2018/7/17 08:54 日刊SPA!

(日刊SPA!) (日刊SPA!)

 年金の支給開始年齢の引き上げをにらんで、サラリーマンの定年が60歳から65歳へと引き上げられる過渡期にある現在。しかし、ほんの30年ほど前までは「55歳定年」が主流だった。そんな「55歳」というボーダーラインは、今日では見えざる壁となって現役サラリーマンの前に立ちふさがっている。
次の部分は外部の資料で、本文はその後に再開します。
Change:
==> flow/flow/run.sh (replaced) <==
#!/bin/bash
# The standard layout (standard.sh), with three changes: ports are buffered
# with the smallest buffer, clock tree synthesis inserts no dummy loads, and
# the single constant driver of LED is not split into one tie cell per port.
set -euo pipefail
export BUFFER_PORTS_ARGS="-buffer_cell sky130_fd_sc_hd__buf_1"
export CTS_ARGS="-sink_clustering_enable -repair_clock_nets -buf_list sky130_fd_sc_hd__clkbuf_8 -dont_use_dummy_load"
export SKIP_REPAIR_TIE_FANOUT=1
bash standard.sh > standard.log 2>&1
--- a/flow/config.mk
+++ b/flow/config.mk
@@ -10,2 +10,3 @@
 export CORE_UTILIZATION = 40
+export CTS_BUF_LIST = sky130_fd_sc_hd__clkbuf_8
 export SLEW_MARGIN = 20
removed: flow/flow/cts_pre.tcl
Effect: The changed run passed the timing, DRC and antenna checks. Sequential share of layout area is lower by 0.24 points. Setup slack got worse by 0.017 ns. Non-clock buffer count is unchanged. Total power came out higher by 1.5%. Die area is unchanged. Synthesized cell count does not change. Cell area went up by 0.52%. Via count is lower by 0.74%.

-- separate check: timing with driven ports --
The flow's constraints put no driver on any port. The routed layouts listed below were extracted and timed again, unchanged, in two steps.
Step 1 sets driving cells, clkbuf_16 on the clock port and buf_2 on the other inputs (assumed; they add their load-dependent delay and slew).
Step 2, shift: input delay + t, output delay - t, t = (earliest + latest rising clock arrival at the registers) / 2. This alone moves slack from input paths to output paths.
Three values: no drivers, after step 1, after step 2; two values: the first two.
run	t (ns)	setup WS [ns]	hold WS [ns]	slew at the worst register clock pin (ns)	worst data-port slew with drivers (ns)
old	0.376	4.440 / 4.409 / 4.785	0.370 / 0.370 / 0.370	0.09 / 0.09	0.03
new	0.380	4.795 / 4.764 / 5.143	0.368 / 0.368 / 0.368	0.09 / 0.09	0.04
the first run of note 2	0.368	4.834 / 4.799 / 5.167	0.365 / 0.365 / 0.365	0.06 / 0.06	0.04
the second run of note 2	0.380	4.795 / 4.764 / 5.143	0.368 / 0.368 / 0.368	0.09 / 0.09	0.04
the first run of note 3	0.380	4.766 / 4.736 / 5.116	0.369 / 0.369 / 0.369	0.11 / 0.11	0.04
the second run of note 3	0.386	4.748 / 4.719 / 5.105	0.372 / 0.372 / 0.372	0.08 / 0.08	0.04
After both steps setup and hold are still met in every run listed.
This is an optimization exercise on Yosys and OpenROAD, whose aim is small area, a short achievable clock period and few clock cycles, not a production implementation.
Where RTL was checked, it was by simulation tests only, not by an equivalence proof against the original.
Only the layout flow was run in runs 1 and 2; the RTL was not checked for function there.
Power is estimated from default activity; no workload was simulated.

==> flow/design.v <==
module EC_2(
    input  logic       Enter,
    input  logic       Clk,
    input  logic       Reset,
    input  logic [7:0] Data_input,
    input  logic       Load_en,
    input  logic [4:0] Load_addr,
    input  logic [7:0] Load_data,
    output logic       Halt,
    output logic       In_wait,
    output logic [7:0] Data_output
    );
    localparam logic [2:0] OP_LOAD  = 3'd0;
    localparam logic [2:0] OP_STORE = 3'd1;
    localparam logic [2:0] OP_ADD   = 3'd2;
    localparam logic [2:0] OP_SUB   = 3'd3;
    localparam logic [2:0] OP_IN    = 3'd4;
    localparam logic [2:0] OP_JZ    = 3'd5;
    localparam logic [2:0] OP_JPOS  = 3'd6;
    localparam logic [2:0] OP_HALT  = 3'd7;
    logic [7:0] mem [0:31];
    logic [4:0] pc;       
    logic [7:0] ir_d;     
    logic       vd;       
    logic [4:0] ir_e;     
    logic       e_ld, e_st, e_add, e_sub;
    logic [7:0] opnd;     
    logic       tk;       
    logic [7:0] a;
    logic       halt_r;   
    logic       inw;      
    wire stall = halt_r | (inw & ~Enter);
    wire       nx_valid = tk | vd;
    wire [7:0] nx_word  = tk ? opnd : ir_d;
    wire [2:0] nx_op    = nx_word[7:5];
    wire [4:0] ra       = nx_word[4:0];
    wire [7:0] bx    = opnd ^ {8{e_sub}};
    wire [7:0] g0    = a & bx;
    wire [7:0] p0    = a ^ bx;
    wire [7:0] gk = {g0[7:1], g0[0] | (p0[0] & e_sub)};
    wire [7:0] pk = {p0[7:1], 1'b0};
    wire [7:0] g1 = gk | (pk & {gk[6:0], 1'b0});
    wire [7:0] p1 = pk & {pk[6:0], 1'b0};
    wire [7:0] g2 = g1 | (p1 & {g1[5:0], 2'b0});
    wire [7:0] p2 = p1 & {p1[5:0], 2'b0};
    wire [7:0] g3 = g2 | (p2 & {g2[3:0], 4'b0});
    wire [7:0] carry = {g3[6:0], e_sub};
    wire [7:0] sum   = p0 ^ carry;
    wire [7:0] ab_x     = a ^ opnd;
    wire       add_zero = (ab_x == {a[6:0] | opnd[6:0], 1'b0});
    wire       sub_zero = (ab_x == 8'd0);
    wire e_keep = ~(e_ld | e_add | e_sub | inw);
    wire [7:0] a_nx = ({8{e_ld}}          & opnd) |
                      ({8{e_add | e_sub}} & sum) |
                      ({8{inw}}           & Data_input) |
                      ({8{e_keep}}        & a);
    wire z_nx = (e_ld  & (opnd == 8'd0)) |
                (e_add & add_zero) |
                (e_sub & sub_zero) |
                (inw   & (Data_input == 8'd0)) |
                (e_keep & (a == 8'd0));
    logic [7:0] rd_op, rd_f;
    always_comb begin
        rd_op = 8'd0;
        rd_f  = 8'd0;
        for (int i = 0; i < 32; i++) begin
            rd_op = rd_op | (mem[i] & {8{ra == 5'(i)}});
            rd_f  = rd_f  | (mem[i] & {8{pc == 5'(i)}});
        end
    end
    wire [7:0] op_nx = (e_st && ir_e == ra) ? a : rd_op;
    wire       nx_store = nx_valid & (nx_op == OP_STORE);
    wire [7:0] f_nx = (nx_store && ra == pc)              ? a_nx :
                      (e_st && ir_e == pc)                ? a    : rd_f;
    wire tk_nx = nx_valid & (((nx_op == OP_JZ) & z_nx) |
                             ((nx_op == OP_JPOS) & ~a_nx[7]));
    wire [4:0] ra_p1 = {ra[4] ^ (&ra[3:0]), ra[3] ^ (&ra[2:0]), ra[2] ^ (&ra[1:0]), ra[1] ^ ra[0], ~ra[0]};
    wire [4:0] pc_p1 = {pc[4] ^ (&pc[3:0]), pc[3] ^ (&pc[2:0]), pc[2] ^ (&pc[1:0]), pc[1] ^ pc[0], ~pc[0]};
    wire [4:0] pc_nx = tk_nx ? ra_p1 : pc_p1;
    always_ff @(posedge Clk or posedge Reset) begin
        if (Reset) begin
            pc     <= 5'd0;
            vd     <= 1'b0;
            a      <= 8'd0;
            e_ld   <= 1'b0;
            e_st   <= 1'b0;
            e_add  <= 1'b0;
            e_sub  <= 1'b0;
            tk     <= 1'b0;
            halt_r <= 1'b0;
            inw    <= 1'b0;
        end else if (!stall) begin
            pc     <= pc_nx;
            vd     <= 1'b1;
            a      <= a_nx;
            e_ld   <= nx_valid & (nx_op == OP_LOAD);
            e_st   <= nx_store;
            e_add  <= nx_valid & (nx_op == OP_ADD);
            e_sub  <= nx_valid & (nx_op == OP_SUB);
            tk     <= tk_nx;
            halt_r <= nx_valid & (nx_op == OP_HALT);
            inw    <= nx_valid & (nx_op == OP_IN);
        end
    end
    always_ff @(posedge Clk) begin
        if (!stall) begin
            ir_d <= f_nx;
            ir_e <= ra;
            opnd <= op_nx;
        end
    end
    always_ff @(posedge Clk) begin
        if (Load_en)
            mem[Load_addr] <= Load_data;
        else if (e_st)
            mem[ir_e] <= a;
    end
    assign Halt        = halt_r;
    assign In_wait     = inw;
    assign Data_output = a;
endmodule
==> flow/run.sh <==
#!/bin/bash
# synth_recipe.tcl (not shown) runs the flow's synth.tcl, then flattens the netlist and writes it again
# the make line also repeats each setting of config.mk as NAME=value (left out here)
make -C /OpenROAD-flow-scripts/flow DESIGN_CONFIG=/design/flow/config.mk WORK_HOME=/design/flow/orfs CLKGATE_MAP_FILE= SYNTH_SCRIPT=/design/flow/synth_recipe.tcl finish
==> flow/config.mk <==
export PLATFORM = sky130hd
export DESIGN_NAME = EC_2
export DESIGN_NICKNAME = EC_2
export VERILOG_FILES = /design/flow/design.v
export SDC_FILE = /design/flow/constraint.sdc
export NUM_CORES = 4
export LEC_CHECK = 0
export CAP_MARGIN = 20
export CORE_MARGIN = 2
export CORE_UTILIZATION = 40
export SLEW_MARGIN = 20
==> flow/constraint.sdc <==
create_clock -name core_clock -period 8.0 [get_ports {Clk}]
set_input_delay 1.6000 -clock core_clock [delete_from_list [all_inputs] [get_ports {Clk}]]
set_output_delay 1.6000 -clock core_clock [all_outputs]
set_load 0.01 [all_outputs]
==> results of run 1 <==
synthesized netlist by cell type (all sizes together), types with 2 or more instances:
| cell | n |
|---|---|
| nand2b | 12 |
| a31oi | 11 |
| xnor2 | 20 |
| mux2i | 19 |
| nand3 | 20 |
| nor4b | 4 |
| mux2 | 4 |
| nor2b | 7 |
| o21ai | 28 |
| dfrtp | 21 |
| o21bai | 2 |
| or3 | 3 |
| o31ai | 5 |
| nand3b | 3 |
| nand4 | 38 |
| o41ai | 3 |
| or2 | 2 |
| nor3b | 8 |
| and3 | 5 |
| xor2 | 15 |
| a21oi | 14 |
| nor2 | 106 |
| or4 | 3 |
| a222oi | 34 |
| nor3 | 26 |
| buf | 17 |
| a32oi | 4 |
| a22oi | 165 |
| clkbuf | 13 |
| a221oi | 24 |
| ha | 27 |
| edfxtp | 277 |
| a21o | 5 |
| nor4 | 12 |
| a21boi | 2 |
| o21a | 2 |
| a22o | 25 |
| nand2 | 74 |
| inv | 36 |
worst max-delay path, stage by stage:
cell             delay, ns
clkdlybuf4s50_1       0.67
nand2b_1              0.17
buf_4                 0.36
mux2i_1               0.37
nand2_1               0.53
nor2_1                0.70
area by class of cell:
type	instances	share of cell area [%]
timing repair buffer	99	4.940
clock buffer	32	4.677
antenna	1	0.01501
inverter	36	0.8108
sequential	298	53.06
tap	461	3.461
clock inverter	25	1.606
multi-input combinational	747	31.43
power by group:
part	switching [mW]	leakage, nW	total [mW]	internal, mW
clock network	0.645	0.502	1.49	0.848
logic	0.0694	2.48	0.0900	0.0206
registers	0.0177	2.73	1.74	1.72
logic make-up (layout without fill, tap and decap cells):
family | after synthesis | count (layout)
other | 0 | 1
buffers and inverters | 66 | 192
AO/OA/AOI/OAI | 333 | 333
multiplexers | 23 | 23
adder cells (fa/ha/maj) | 28 | 28
flip-flops | 298 | 298
XOR/XNOR | 35 | 35
AND/OR/NAND/NOR | 328 | 328
through the flow:
| step | power [mW] | area (um2) | instances | utilization [%] | hold slack, ns |
|---|---|---|---|---|---|
| 2_1_floorplan | 1.788 | 14260 | 1111 | - | 0.4258 |
| 3_3_place_gp | 1.858 | 15590 | 1637 | 44.16 | 0.4496 |
| 6_report | 3.320 | 16670 | 1699 | 47.20 | 0.4737 |
| 5_1_grt | 3.383 | 16660 | 1698 | 47.20 | 0.4925 |
| 3_5_place_dp | 1.857 | 15590 | 1637 | 44.16 | 0.4514 |
| 4_1_cts | 3.328 | 16640 | 1694 | 47.12 | 0.4715 |
worst min-delay path by stage:
stage,to,depth (start not counted),startpoint
final,vd,1,vd
after CTS,vd,1,vd
after global placement,vd,1,vd
after global routing,vd,1,vd
after detailed placement,vd,1,vd
after floorplan,vd,1,vd
flip-flops by register name, indices dropped and copies added (netlist names):
register and count:
mem 256, a 8, ir_d 8, opnd 8, ir_e 5, pc 5
e_add 1, e_ld 1, e_st 1, e_sub 1, halt_r 1, inw 1
tk 1, vd 1
metal layers:
metal / global-route usage, % / routed length (um)
met4: 28.57 / 7102
met3: 14.08 / 10140
met1: 52.47 / 27820
met2: 63.62 / 33450
met5: 0 / 71
placed cells by master, fill, tap and decap left out, types with 21 or more instances in the layout:
| cell type | instances |
|---|---|
| clkdlybuf4s50_1 | 34 |
| nor2_1 | 105 |
| ha_1 | 27 |
| nand4_1 | 38 |
| a22o_1 | 25 |
| dfrtp_1 | 21 |
| buf_4 | 61 |
| a221oi_1 | 24 |
| edfxtp_1 | 277 |
| nand2_1 | 74 |
| inv_1 | 35 |
| clkbuf_16 | 31 |
| a222oi_1 | 34 |
| a22oi_1 | 165 |
==> metrics.md, run 1 <==
| Metric | Value |
|---|---|
| Worst R2R End | opnd[4] |
| Synthesized flop and latch total | 298 |
| Synth area leaders | edfxtp_1 (58%), a22oi_1 (8.7%), dfrtp_1 (3.7%), nor2_1 (2.8%), a222oi_1 (2.4%) |
| CP endpoint kind | flop |
| Largest net degree at the start of global routing | 33 |
| Compound-Gate Fraction of Synth Area | 18.19% |
| FF-to-FF setup slack | 3.79 ns |
| Nets@finish | 1266 |
| Final Skew | 0.02351 ns |
| Final HPWL DP | 59250 um |
| Endpoints failing setup | 0 |
| Worst-path clk slew | 0.06 ns |
| Library cells used by synthesis | 69 |
| Starting Density | 40.38% |
| Hold Buf Count CTS | 0 |
| Setup crit end | mem[3][6] |
| Post-synth net total | 1164 |
| Area of the core | 35310 um2 |
| Multiplexer share of the synthesized area | 1.764% |
| Vias | 12250 |
| Synth Area in XOR/XNOR | 2.203% |
| Area Growth Syn to Fin | 16.89% |
| GRT overflow | 0 |
| DR DRC count | 0 |
| Area leader, netlist | edfxtp_1 |
| Synth warn | 1 |
| Worst IR Drop VDD | 0.1980 mV |
| Post-Syn Instances | 1111 |
| Simple-gate share of the synthesized area | 11.38% |
| RSZ-0062 raised after global routing | no |
| Final setup margin | 3.778 ns |
| Via density per instance | 7.211 |
| Asr flop ratio synth | 7.047% |
| Crit-path max FO | 25 |
| DRT iter0 DRCs | 2591 |
| Primary FF master, synth | edfxtp_1 |
| Setup Slack @ Placement | 3.399 ns |
| Global-route wire length before repair | 103300 um |
| TritonCTS clock tree | built |
| Initial antenna violation count | 7 |
| Syn_area_per_cell | 12.83 um2 |
| H-tree levels | 1 |
| Max Clock Freq | 0.2369 GHz |
| Drt pass-1 iters | 13 |
| Crit. Startpoint | Load_en |
| Post_cts resized | 0 |
| Die Y | 192.8 um |
| CTS buffer count | 31 |
| Post-CTS Setup Bufs | 0 |
| CTS Sinks | 298 |
| Number of enable flip-flop cells after synthesis | 277 |
| IO Port Bufs | 34 |
| GPL Wtd Cong | 1.097 |
| Worst EP required | 8.21 ns |
| Yosys top cell area share | 58.34% |
| Post-synthesis cell area | 14260 um2 |
| Pwr dens | 199.2 nW/um2 |
| CP arrival | 4.43 ns |
| Die area | 37170 um2 |
| Slew Limit Fails | 0 |
| Final WL | 78590 um |
| Worst hold path class | flop to flop |
| Post-DR wirelength/cell | 46.26 um |
| Area of the multi-input gates | 5239 um2 |
| Reg2reg start | tk |
| Post-DRT Antenna Nets | 0 |
| Setup CP Type | primary input to flop |
| Worst Setup Start Kind | primary input |
| Layout cells sized above 1 | 12.69% |
| Fin Setup TNS | 0 ns |
| Die Wd | 192.8 um |
| Largest family of logic cells by synthesized area | compound AO/OA/AOI/OAI gates |
| GR Util All Layers | 42.61% |
| Clock Latency Late Sink | 0.59 ns |
| Slew headroom | 13.95% |
| Fillers | 3209 |
| Final cycle utilization of the critical path | 52.77% |
| Status | timing/DRC/antenna clean |
| Post-Synth Adder-Cell Area | 2.510% |
| R2R depth | 10 |
| Register area share after synthesis | 62.02% |
| Post-route minimum period | 4.222 ns |
| CTS Root Cell | clkbuf_16 |
| Number of core rows | 69 |
| Clk buf depth | 3 |
| IO Pins | 35 |
| Total of max-cap violations | 0 |
| Vias in the first global route | 11450 |
| Worst-margin pin slew | 1.291 ns |
| Pleak | 5.713 nW |
| Register area | 8843 um2 |
| Hold Violations, Final | 0 |
==> run 2: changes to the inputs <==
--- a/flow/config.mk
+++ b/flow/config.mk
@@ -9,3 +9,5 @@
 export CORE_MARGIN = 2
 export CORE_UTILIZATION = 40
+export SETUP_SLACK_MARGIN = 5
 export SLEW_MARGIN = 20
+export TNS_END_PERCENT = 5
==> run 2 against run 1 <==
  * Still clean on timing, DRC and antenna
  * Area after synthesis unchanged
  * Routed wire length is 6.0% higher
  * Sequential power hardly changed
  * Sequential share of layout area fell by 4.5 points
  * Cell count up 4.2%
  * Sequential cell count did not move
  * Global-route usage rose by 2.3 points
  * Critical path depth rose by 2
  * Critical path type is now flop to flop
  * Combinational power up 19%
==> metrics.md, run 2 <==
| Metric | Value |
|---|---|
| Library cells used by synthesis | 69 |
| Drt pass-1 iters | 9 |
| Starting Density | 40.38% |
| Slew Limit Fails | 0 |
| Area of the core | 35310 um2 |
| Commonest non-fill, non-tap cell in the layout | edfxtp_1 |
| Register area share after synthesis | 62.02% |
| Largest register FFs | 256 |
| Fin Setup TNS | 0 ns |
| Largest net degree at the start of global routing | 33 |
| Die area | 37170 um2 |
| Synth area leaders | edfxtp_1 (58%), a22oi_1 (8.7%), dfrtp_1 (3.7%), nor2_1 (2.8%), a222oi_1 (2.4%) |
| Post-DR wirelength/cell | 47.07 um |
| RSZ-0062 raised after global routing | yes |
| Fillers | 3013 |
| Worst Setup Start Kind | flop |
| Global-route wire length before repair | 108500 um |
| Hold depth | 1 |
| Area of the multi-input gates | 6128 um2 |
| Worst-margin pin slew | 1.149 ns |
| Status | timing/DRC/antenna clean |
| Post-Syn Instances | 1111 |
| Nets@finish | 1336 |
| Syn_area_per_cell | 12.83 um2 |
| Worst IR Drop VDD | 0.1904 mV |
| CTS Sinks | 298 |
| Pwr dens | 188.6 nW/um2 |
| Setup CP Type | flop to flop |
| Number of core rows | 69 |
| GR Util All Layers | 44.95% |
| Final Skew | 0.02049 ns |
| H-tree levels | 2 |
| R2R depth | 8 |
| Synth warn | 1 |
| Crit-path max FO | 5 |
| Clk buf depth | 3 |
| GRT overflow | 0 |
| IO Port Bufs | 34 |
| Die Y | 192.8 um |
| Die Wd | 192.8 um |
| Max Clock Freq | 0.2961 GHz |
| Post-synth net total | 1164 |
| Area leader, netlist | edfxtp_1 |
| Via density per instance | 7.304 |
| Vias in the first global route | 12230 |
| Asr flop ratio synth | 7.047% |
| Worst-path clk slew | 0.06 ns |
| GPL Wtd Cong | 1.130 |
| Number of enable flip-flop cells after synthesis | 277 |
| Yosys top cell area share | 58.34% |
| Hold Violations, Final | 0 |
| Register area | 8870 um2 |
| Final HPWL DP | 60180 um |
| Area Growth Syn to Fin | 28.01% |
| Post-synthesis cell area | 14260 um2 |
| Top reg by flops | mem |
| TritonCTS clock tree | built |
| Most frequent cells in the layout | edfxtp_1 (277), a22oi_1 (160), buf_4 (117) |
| Endpoints failing setup | 0 |
| Non-filler instance count after layout | 1770 |
| Post-synth top cells | edfxtp_1 (277), a22oi_1 (165), nor2_1 (106) |
| Primary FF master, synth | edfxtp_1 |
| CP endpoint kind | flop |
| Initial antenna violation count | 5 |
| Worst EP required | 8.27 ns |
| IO Pins | 35 |
| Layout cells sized above 1 | 28.08% |
| Post-DRT Antenna Nets | 0 |
| Slew headroom | 23.08% |
| Final cycle utilization of the critical path | 42.22% |
| CP arrival | 3.65 ns |
| DRT iter0 DRCs | 2126 |
| Post-route minimum period | 3.378 ns |
| Pleak | 6.281 nW |
| Final WL | 83320 um |
| Clock Latency Late Sink | 0.56 ns |
| Worst hold path class | flop to flop |
| Synthesized flop and latch total | 298 |
| Most common cell in the synthesized netlist | edfxtp_1 |
| Total of max-cap violations | 0 |
| DP Cell Count | 1630 |
| CTS buffer count | 34 |
| Vias | 12930 |
| CTS Root Cell | clkbuf_16 |
| DR DRC count | 0 |
==> run 2: metrics by stage <==
step	instance area, um2	utilization (%)	hold WS (ns)	setup WS, ns	total power, mW
final	18250	51.69	0.5052	4.622	3.443
after global routing	18250	51.68	0.5374	4.709	3.508
after CTS	17600	49.85	0.5146	4.809	3.450
after detailed placement	15880	44.96	0.4962	3.557	1.871
after global placement	15860	44.90	0.4913	3.499	1.872
after floorplan	14650	-	0.4258	4.842	1.802
==> run 2: cell families after synthesis <==
family / count (synthesis) / synth area share (%)
AOI/OAI and AO/OA: 333 / 18.19
and+or+nand+nor: 328 / 11.38
DFF: 298 / 62.02
buffers and inverters: 66 / 1.931
xor gates and xnor gates: 35 / 2.203
adders and majority gates: 28 / 2.510
muxes: 23 / 1.764
==> run 2: area by class of cell <==
type | count | area share, %
flip-flops and latches | 298 | 48.59
repair buffers | 165 | 7.780
well taps | 461 | 3.160
clock inverters | 20 | 1.206
clock buffers | 40 | 4.901
diodes | 2 | 0.02742
multi-input cells | 748 | 33.58
inverters | 36 | 0.7540
==> run 2: worst max-delay path, stage by stage, from the launching register on <==
cell and delay, ns:
dfrtp_2 0.46, ha_4 0.19, and3_4 0.18, ha_4 0.19
a222oi_1 0.98, nand4_1 0.50, nor3_2 0.34, mux2_4 0.19
mux2i_1 0.05
==> run 2: final timing paths <==
path / from / endpoint / slack (ns)
max in group asynchronous: Reset / pc[3] / 5.71
max reg2reg: pc[0] / ir_d[4] / 4.62
max: pc[0] / ir_d[4] / 4.62
min in group asynchronous: Reset / tk / 1.58
min: vd / vd / 0.51
min reg2reg: vd / vd / 0.51
==> run 2: timing repair <==
action,4_1_cts,5_1_grt
setup buffers,36,38
setup endpoints to repair,544,313
resized for setup,90,68
cloned,1,1
hold buffers,0,0
pin swaps,23,43
==> run 2: power breakdown <==
part | internal, mW | switching, mW
logic | 0.0238 | 0.0835
clock network | 0.936 | 0.663
registers | 1.72 | 0.0172
==> run 2: layer usage <==
| metal | track usage [%] | wire [um] | share of wire [%] | vias to the layer above |
|---|---|---|---|---|
| met1 | 51.93 | 28070 | 34 | 6356 |
| met2 | 66.83 | 35000 | 42 | 1250 |
| met3 | 17.38 | 11290 | 14 | 408 |
| met4 | 35.17 | 8934 | 11 | 4 |
| li1 | - | - | - | 4910 |
| met5 | 0 | 27 | 0.032 | - |
==> run 3: changes to the inputs <==
--- a/flow/design.v
+++ b/flow/design.v
@@ -71,11 +71,11 @@
     wire [7:0] op_nx = (e_st && ir_e == ra) ? a : rd_op;
     wire       nx_store = nx_valid & (nx_op == OP_STORE);
-    wire [7:0] f_nx = (nx_store && ra == pc)              ? a_nx :
-                      (e_st && ir_e == pc)                ? a    : rd_f;
+    wire       refetch  = nx_store & (ra == pc);
+    wire [7:0] f_nx = (e_st && ir_e == pc) ? a : rd_f;
     wire tk_nx = nx_valid & (((nx_op == OP_JZ) & z_nx) |
                              ((nx_op == OP_JPOS) & ~a_nx[7]));
     wire [4:0] ra_p1 = {ra[4] ^ (&ra[3:0]), ra[3] ^ (&ra[2:0]), ra[2] ^ (&ra[1:0]), ra[1] ^ ra[0], ~ra[0]};
     wire [4:0] pc_p1 = {pc[4] ^ (&pc[3:0]), pc[3] ^ (&pc[2:0]), pc[2] ^ (&pc[1:0]), pc[1] ^ pc[0], ~pc[0]};
-    wire [4:0] pc_nx = tk_nx ? ra_p1 : pc_p1;
+    wire [4:0] pc_nx = tk_nx ? ra_p1 : refetch ? pc : pc_p1;
     always_ff @(posedge Clk or posedge Reset) begin
         if (Reset) begin
@@ -92,5 +92,5 @@
         end else if (!stall) begin
             pc     <= pc_nx;
-            vd     <= 1'b1;
+            vd     <= ~refetch;
             a      <= a_nx;
             e_ld   <= nx_valid & (nx_op == OP_LOAD);
--- a/flow/config.mk
+++ b/flow/config.mk
@@ -8,5 +8,5 @@
 export CAP_MARGIN = 20
 export CORE_MARGIN = 2
-export CORE_UTILIZATION = 40
+export CORE_UTILIZATION = 50
 export SETUP_SLACK_MARGIN = 5
 export SLEW_MARGIN = 20
==> run 3 against run 2 <==
  * Still clean on timing, DRC and antenna
  * Sequential power rose by about 30%
  * Clock-buffer cell count fell by 6
  * Maximum frequency fell by 2.4%
  * Global-route usage rose by 3.5 points
  * Largest cell class unchanged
例えば、サラリーマンは55歳を超えると会社から“戦力外”扱いされるという話もあり、実際SPA!で55~60歳の男性にアンケートを行ったところ(回答者数3018人)、58.9%が「55歳を境に人生が“下り坂”になった」と回答していのだ。

◆年収が下がったところに子供の教育費が直撃!

 55歳の壁にぶつかると、収入の激減に加えて、この時期に特有の家庭の事情が財政状態を直撃する……と警告するのは、人気FPの横山光昭氏。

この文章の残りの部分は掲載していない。